[Task to complete]:
Each time a line of the listing holds "Slowest", copy that line.

[Given information]:
$ cat src/rtl/card_reader.sv
// card_reader: reads one equation card from the punch-card ROM, row by row,
// and converts the four decimal fields (x, y, z, b) to binary.
//
// Ports:
//   clk, rst       clock, synchronous active-high reset
//   start          begin a read (sampled in IDLE only)
//   card_sel       card to read, 1..3 valid, 0 illegal
//   card_slt       latched card select to the ROM
//   mask           ROM mask select, always 0
//   card_addr      ROM row address
//   card_in        ROM row data, combinational from card_slt/card_addr
//   busy           high while rows are being read
//   done           one-cycle completion pulse
//   err            error status, valid with done, held until next done
//   coef_x/y/z/b   converted binary values, held until next done
module card_reader #(
    parameter int CARD_ROWS = 15,
    parameter int ACC_W     = 50
) (
    input  logic             clk,
    input  logic             rst,
    input  logic             start,
    input  logic [1:0]       card_sel,
    output logic [1:0]       card_slt,
    output logic             mask,
    output logic [3:0]       card_addr,
    input  logic [19:0]      card_in,
    output logic             busy,
    output logic             done,
    output logic             err,
    output logic [ACC_W-1:0] coef_x,
    output logic [ACC_W-1:0] coef_y,
    output logic [ACC_W-1:0] coef_z,
    output logic [ACC_W-1:0] coef_b
);

    typedef enum logic [1:0] {
        IDLE,
        READ,
        FINISH
    } state_t;

    localparam logic [3:0] LAST_ADDR = 4'(CARD_ROWS - 1);

    state_t state, state_n;

    // Field index 0..3 = x, y, z, b; field i sits at card_in[16-4*i +: 4].
    logic [3:0][ACC_W-1:0] acc, acc_n;
    logic [3:0]            act, act_n;
    logic                  errf, errf_n;
    logic [3:0]            nib;

    assign mask = 1'b0;
    assign busy = (state == READ);

    always_ff @(posedge clk) begin
        if (rst) begin
            state <= IDLE;
        end else begin
            state <= state_n;
        end
    end

    always_comb begin
        state_n = state;
        acc_n   = acc;
        act_n   = act;
        errf_n  = errf;
        nib     = 4'h0;
        unique case (state)
            IDLE: begin
                if (start) begin
                    acc_n = '0;
                    if (card_sel != 2'd0) begin
                        act_n   = 4'hF;
                        errf_n  = 1'b0;
                        state_n = READ;
                    end else begin
                        act_n   = 4'h0;
                        errf_n  = 1'b1;
                        state_n = FINISH;
                    end
                end
            end
            READ: begin
                for (int i = 0; i < 4; i++) begin
                    nib = card_in[16-4*i +: 4];
                    if (act[i]) begin
                        if (nib <= 4'd9) begin
                            // acc*10 as (acc<<3)+(acc<<1)
                            acc_n[i] = (acc[i] << 3) + (acc[i] << 1)
                                     + ACC_W'(nib);
                        end else begin
                            act_n[i] = 1'b0;
                            if (nib != 4'hF) begin
                                errf_n = 1'b1;
                            end
                        end
                    end
                end
                if (act_n == 4'h0 || card_addr == LAST_ADDR) begin
                    state_n = FINISH;
                end
            end
            FINISH: begin
                state_n = IDLE;
            end
            default: begin
                state_n = IDLE;
            end
        endcase
    end

    always_ff @(posedge clk) begin
        if (rst) begin
            acc       <= '0;
            act       <= '0;
            errf      <= 1'b0;
            card_addr <= 4'd0;
            card_slt  <= 2'd0;
            done      <= 1'b0;
            err       <= 1'b0;
            coef_x    <= '0;
            coef_y    <= '0;
            coef_z    <= '0;
            coef_b    <= '0;
        end else begin
            acc  <= acc_n;
            act  <= act_n;
            errf <= errf_n;
            done <= (state == FINISH);
            if (state == IDLE && start && card_sel != 2'd0) begin
                card_slt <= card_sel;
            end
            if (state == READ && state_n == READ) begin
                card_addr <= card_addr + 4'd1;
            end else if (state == FINISH) begin
                card_addr <= 4'd0;
            end
            // Results are captured on the edge that enters FINISH, so the
            // final row's contribution comes from the next-state values.
            if (state != FINISH && state_n == FINISH) begin
                coef_x <= acc_n[0];
                coef_y <= acc_n[1];
                coef_z <= acc_n[2];
                coef_b <= acc_n[3];
                err    <= errf_n;
            end
        end
    end

endmodule

$ cat config.mk
export PLATFORM = sky130hd
export DESIGN_NAME = card_reader
export DESIGN_NICKNAME = d
export VERILOG_FILES = /design/src/rtl/card_reader.sv
export SDC_FILE = /design/constraint.sdc
export NUM_CORES = 1
export LEC_CHECK = 0
export ABC_CLOCK_PERIOD_IN_PS = 5320
export CORE_UTILIZATION = 50
export DETAILED_ROUTE_END_ITERATION = 16
export MAX_ROUTING_LAYER = met4
export PLACE_DENSITY_LB_ADDON = 0.2
export RECOVER_POWER = 100
export SLEW_MARGIN = 30
export SYNTH_ARGS = -nofsm -noshare
export SYNTH_HDL_FRONTEND = slang
export SYNTH_SLANG_ARGS = --single-unit
$ cat constraint.sdc
create_clock -name clk -period 5.32 [get_ports clk]
set_input_delay 1.064 -clock clk [delete_from_list [all_inputs] [get_ports clk]]
set_output_delay 1.064 -clock clk [all_outputs]
set_load 0.02 [all_outputs]
* After elaboration in Yosys (flattened, before gate mapping)
Cells that the tools add are included.
Operators by class: add/subtract/negate cells 9, bitwise logic cells 0, equality and inequality tests 11, magnitude comparators 4, divide/modulo/power cells 0, mux-type cells 46, multiply operators 0, shifts and indexed selects 0, reductions and logical operators 11
Operator list (number):
- $mux W50 | 8
- $pmux W200 S2 | 1
- $add A50 B4 Y50 | 4
- $add A50 B50 Y50 | 4
- $mux W200 | 1
- $mux W1 | 26
- $le A4 B4 Y1 const B | 4
- $mux W4 | 4
- $ne A4 B4 Y1 const B | 4
- $pmux W4 S2 | 1
- $mux W2 | 3
- $reduce_bool A2 Y1 | 3
- $add A4 B1 Y4 const B | 1
- $eq A2 B1 Y1 const B | 2
- $eq A2 B2 Y1 const B | 2
- $eq A4 B4 Y1 const B | 1
- $logic_and A1 B1 Y1 | 4
- $logic_not A4 Y1 | 1
- $ne A2 B2 Y1 const B | 2
- $pmux W2 S2 | 1
- $logic_not A2 Y1 | 1
- $pmux W1 S2 | 1
- $reduce_and A2 Y1 | 1
- $logic_or A1 B1 Y1 | 1
Word-level totals: latch bits 0, bits in registers 415, output and inout port bits 210, memories 0, memory bits (writable) 0, logic and storage cells 96, bits in read-only memories 0, input bits 25

* Longest topological paths before layout
depth in word-level cells 14, mapped depth 14, mapped depth without buffers 14

* Least setup slack after synthesis
OpenSTA, ideal clock, no wires.
kind input to register, from input card_in[19], to register coef_x[47], stages 14, data required time 5.191 ns, slack 1.216 ns, buffers on the path 0, arrival time 3.975 ns, library setup time 0.129 ns, cell sequence inv_1 > fa_1 > inv_1 > ha_1 > a211o_1 > a211o_1 > and3b_4 > nor4_4 > o31ai_4 > a31oi_4 > o41ai_2 > xor2_1 > a22oi_2 > a21oi_2
On the way: longest elaborated chain between the ends 10, elaborated cells between the ends (all ways) 14, classes of those cells add/sub: 1; order compare: 1; eq/ne: 1; mux: 8; reduce/logical: 3
RTL lines:
- from (decl) | line 27 | input logic [19:0] card_in,
- $le A4 B4 Y1 | line 89 | if (nib <= 4'd9) begin
- $mux W1 | line 89
- $mux W1 | line 88 | if (act[i]) begin
- $mux W1 | line 70 | unique case (state)
- $logic_not A4 Y1 | line 101 | if (act_n == 4'h0 || card_addr == LAST_ADDR) begin
- $logic_or A1 B1 Y1 | line 101
- $mux W2 | line 101
- $pmux W2 S2 | line 70
- $eq A2 B2 Y1 | line 142 | if (state != FINISH && state_n == FINISH) begin
- $logic_and A1 B1 Y1 | line 142
- to (signal assigned) | line 143 | coef_x <= acc_n[0];
- to (decl) | line 31 | output logic [ACC_W-1:0] coef_x,
Several ways; a longest one is shown, not always the timed one. The select of a mux whose other input is x is not followed. A chain may end at the register's enable or synchronous reset.

* Worst setup path in the final report
from input card_in[7], to register acc[189] (netlist name)
On the way: longest elaborated chain between the ends 4, elaborated cells between the ends (all ways) 5, classes of those cells add/sub: 1; order compare: 1; mux: 3
RTL lines:
- $add A50 B4 Y50 or $le A4 B4 Y1 (tied branches) | line 92, 89
- $mux W50 * | line 89
- $mux W50 * | line 88
- $pmux W200 S2 * | line 70
- to (signal assigned) | line 128 | acc <= acc_n;
- to (decl) | line 48 | logic [3:0][ACC_W-1:0] acc, acc_n;
Every way passes the cells marked *; elsewhere a longest branch is shown, timed or not.

==> results.md <==
* Status: finished, violations left
* Violated checks: capacitance limit, slew limit
* CTS tree: built
* CP bufs+invs at 3
* WP depth at 15
* Hold_buf cts at 0
* First-pass GRT wire length at 123,800 microns
* Synth cell types at 88
* Clock skew at 0.02642 ns
* Clock network fraction of total power at 42.3%
* Port-buffer cells at 229
* Post-CTS setup buffer count at 0
* Clk buf depth at 3
* Ys flop type: dfxtp_1
* Pint at 5525 uW
* Worst-Margin Slew at 2.504 ns
* Post-synthesis sequential area ratio at 30.34%
* Routed WL per cell at 18.23 microns
* Peak supply drop at 0.2666 mV
* Mapped Nets at 3,719
* Arr. time, crit path at 5.19 ns
* Post-Syn Instances at 3,308
* Post-DP HPWL at 57,020 microns
* Design area at 31,480 sq um
* Drt total wl at 75,520 microns
* Max-Cap Viols at 5
* Critical Path Source Type: primary input
* Layout area overhead at 14.96%
* Root Driver: clkbuf_16
* PD cells at 243.8 nW/um^2
* Sequential power share at 44.1%
* R2R depth at 6
* Psw at 2150 uW
* Required time worst endpoint at 5.70 ns
* Minimum clock period at 4.808 ns
* GRT Total Usage at 27.46%
* Synth async-reset ratio at 0%
* Worst-skew pair later-pin latency at 0.59 ns
* Comb pwr share at 13.6%
* Hold-critical path depth at 2
* EDFF count, synth at 0
* Leak at 0.01464 uW
* Slew HR at -66.90%
* First drt pass iteration count at 5
* Initial DRC count at 1,244
* Post-DRT Antenna Nets at 0
* Post-synthesis cell area at 27,380 sq um
* Critical-path cell list: dlygate4sd3_1 -> inv_1 -> fa_1 -> inv_1 -> ha_1 -> a211oi_1 -> o21ai_0 -> a21oi_1 -> or4_1 -> and2_0 -> o21ai_0 -> a31oi_1 -> xnor2_1 -> a22oi_1 -> nor2_1
* IO Pins at 235
* Post-Place Worst Slack at 0.2314 ns
* Num rows at 85
* Placed inst area at 30,070 sq um
* Unrepaired setup endpoints after global routing: false
* Final Non-Filler Cells at 4,143
* Largest net degree at the start of global routing at 209
* Syn. warnings at 0
* Setup CP Type: in2reg
* Nets at 3,821
* Final Hold Vio Count at 0
* Die W at 236.0 microns
* Die height at 236.0 microns
* Via density at 5.951
* Mean Syn Cell Area at 8.277 sq um
* Sw Ratio at 28.01%
* Initial antenna violation count at 1
* Worst Slack Setup Final at 0.5119 ns
* Core ar. at 53,920 sq um
* CTS Sinks at 415
* Tcrit/Tclk final at 90.38%
* Slowest-stage cell, CP: dlygate4sd3_1
* Reg clk slew, reported paths at 0.06 ns
* GP Congestion at 0.9252
* Maximum clock rate at 0.2080 GHz
* H-tree Lvls at 2
* Grt total ovfl at 0
* Layout cells sized above 1 at 3.918%
* # setup viols final at 0
* CP max FO at 3
* Pwr Total at 7675 uW
* Setup_tns at 0 ns
* Vias in the first global route at 24,128
* CTS-repair resized insts at 0
* CTS buffer count at 45
* Cells after DPL at 4,059
* Starting Density at 50.78%
* Worst hold path class: reg2reg
* DRC Markers at 0
* Critical path endpoint category: flop
* Die footprint at 55,700 sq um
* Vias after detailed routing at 24,654
* Max Slew Vio Count at 407
* Crit path max-delay family: compound AO/OA/AOI/OAI gates
* Slowest stage delay, CP at 0.59 ns
* Seq cells post-synth at 415
per-layer routing:
| metal | global-route usage (%) | part of all wire [%] | vias to the layer above |
|---|---|---|---|
| met5 | - | 0 | - |
| met4 | 7.823 | 2.8 | 0 |
| met3 | 4.037 | 4.6 | 128 |
| met2 | 44.75 | 46 | 475 |
| met1 | 35.22 | 47 | 11658 |
| li1 | - | - | 12393 |
registers in the layout, indices dropped and copies added (netlist names):
signal     flops
act            4
coef_x        50
err            1
coef_b        50
coef_y        50
done           1
card_addr      4
acc          200
card_slt       2
errf           1
state          2
coef_z        50
worst paths after layout:
kind | from | to | slack (ns)
worst min register to register | card_slt[0]$_SDFFE_PP0P_ | card_slt[0]$_SDFFE_PP0P_ | 0.47
worst min-delay path | card_slt[0]$_SDFFE_PP0P_ | card_slt[0]$_SDFFE_PP0P_ | 0.47
worst max register to register | state[0]$_SDFF_PP0_ | coef_y[41]$_SDFFE_PP0P_ | 1.04
worst max-delay path | card_in[7] | acc[189]$_SDFF_PP0_ | 0.51
logic make-up (layout without fill, tap and decap cells):
kind of cell	after synthesis	after routing	synth area share (%)
AO/OA/AOI/OAI	1159	1159	27.65
AND/OR/NAND/NOR	888	888	14.29
flip-flops	415	415	30.34
adder cells (fa/ha/maj)	386	386	17.86
buffers and inverters	283	421	4.181
XOR/XNOR	170	170	5.438
multiplexers	6	6	0.2194
other	1	2	0.01370
power groups by stage:
stage / sequential (uW) / combinational, uW / clock, uW
2_1_floorplan: 3630 / 424 / 0
6_report: 3380 / 1040 / 3250
4_1_cts: 3390 / 1110 / 3330
3_3_place_gp: 3450 / 1090 / 0
5_1_grt: 3400 / 1120 / 3460
3_5_place_dp: 3460 / 1110 / 0
layout by cell type, fill, tap and decap left out, types with 10 or more instances in the layout:
cell and n:
xnor2_1 107, a31oi_1 40, o21bai_1 32, a211oi_1 124
a32oi_1 14, dlygate4sd3_1 214, xor2_1 63, o21a_1 21
a21boi_0 12, nor2_1 431, dfxtp_1 415, a21o_1 101
clkbuf_1 21, nand2b_1 19, and3_1 19, nand3_1 50
a21oi_1 311, nand2_1 197, nor3_1 35, nand4_1 52
and2_0 10, o211ai_1 14, buf_4 11, and2_1 11
o21ai_0 210, or3_1 12, inv_1 74, clkdlybuf4s50_1 14
ha_1 378, o31ai_1 12, clkbuf_16 46, nor2b_1 20
a22oi_1 164
cell usage after synthesis, types with 5 or more instances:
| cell | instances | area share, % |
|---|---|---|
| nor2_1 | 434 | 5.9 |
| dfxtp_1 | 415 | 30 |
| ha_1 | 378 | 17 |
| a21oi_1 | 312 | 5.7 |
| o21ai_0 | 206 | 3.8 |
| nand2_1 | 197 | 2.7 |
| clkbuf_1 | 175 | 2.4 |
| a22oi_1 | 164 | 4.5 |
| a211oi_1 | 124 | 3.4 |
| xnor2_1 | 107 | 3.4 |
| a21o_1 | 101 | 2.8 |
| inv_1 | 75 | 1.0 |
| xor2_1 | 63 | 2.0 |
| nand4_1 | 52 | 1.2 |
| nand3_1 | 50 | 0.91 |
| a31oi_1 | 39 | 0.89 |
| nor3_1 | 35 | 0.64 |
| o21bai_1 | 32 | 0.88 |
| and2_1 | 21 | 0.48 |
| o21a_1 | 21 | 0.58 |
| nor2b_1 | 20 | 0.46 |
| and3_1 | 19 | 0.43 |
| nand2b_1 | 19 | 0.43 |
| a32oi_1 | 14 | 0.45 |
| o211ai_1 | 14 | 0.38 |
| buf_2 | 12 | 0.22 |
| or3_1 | 12 | 0.27 |
| o31ai_1 | 11 | 0.30 |
| a41oi_1 | 9 | 0.29 |
| o21ai_1 | 9 | 0.16 |
| a21boi_0 | 8 | 0.22 |
| buf_1 | 8 | 0.11 |
| fa_1 | 8 | 0.58 |
| o221ai_1 | 8 | 0.26 |
| a221oi_1 | 7 | 0.22 |
| a22o_1 | 7 | 0.22 |
| a211o_1 | 6 | 0.19 |
| mux2i_1 | 6 | 0.22 |
| o31a_1 | 6 | 0.19 |
| a21oi_2 | 5 | 0.16 |
| nor4_1 | 5 | 0.11 |
| or2_2 | 5 | 0.11 |
tightest hold or removal path: cells and delay by family, from the launching register on:
family	cells	cell delay, ns
AO/OA/AOI/OAI	1	0.05
flip-flops	1	0.31
AND/OR/NAND/NOR	1	0.05
through the flow:
stage	hold slack (ns)	utilization (%)
floorplan	0.4569	-
global placement	0.4540	55.72
finish	0.4662	58.37
global route	0.4881	58.37
detailed placement	0.4606	55.77
CTS	0.4739	58.61
final cells by class:
type,count,area [sq um]
flip-flops and latches,415,8308
repair buffers,262,2564
inverters,76,286.5
multi-input cells,2610,17910
well taps,696,870.8
clock buffers,59,1250
fillers,4936,22450
diodes,1,2.502
clock inverters,24,280.3
(Power assumes the default switching activity.)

[Answer to this exercise]:
* Slowest-stage cell, CP: dlygate4sd3_1
* Slowest stage delay, CP at 0.59 ns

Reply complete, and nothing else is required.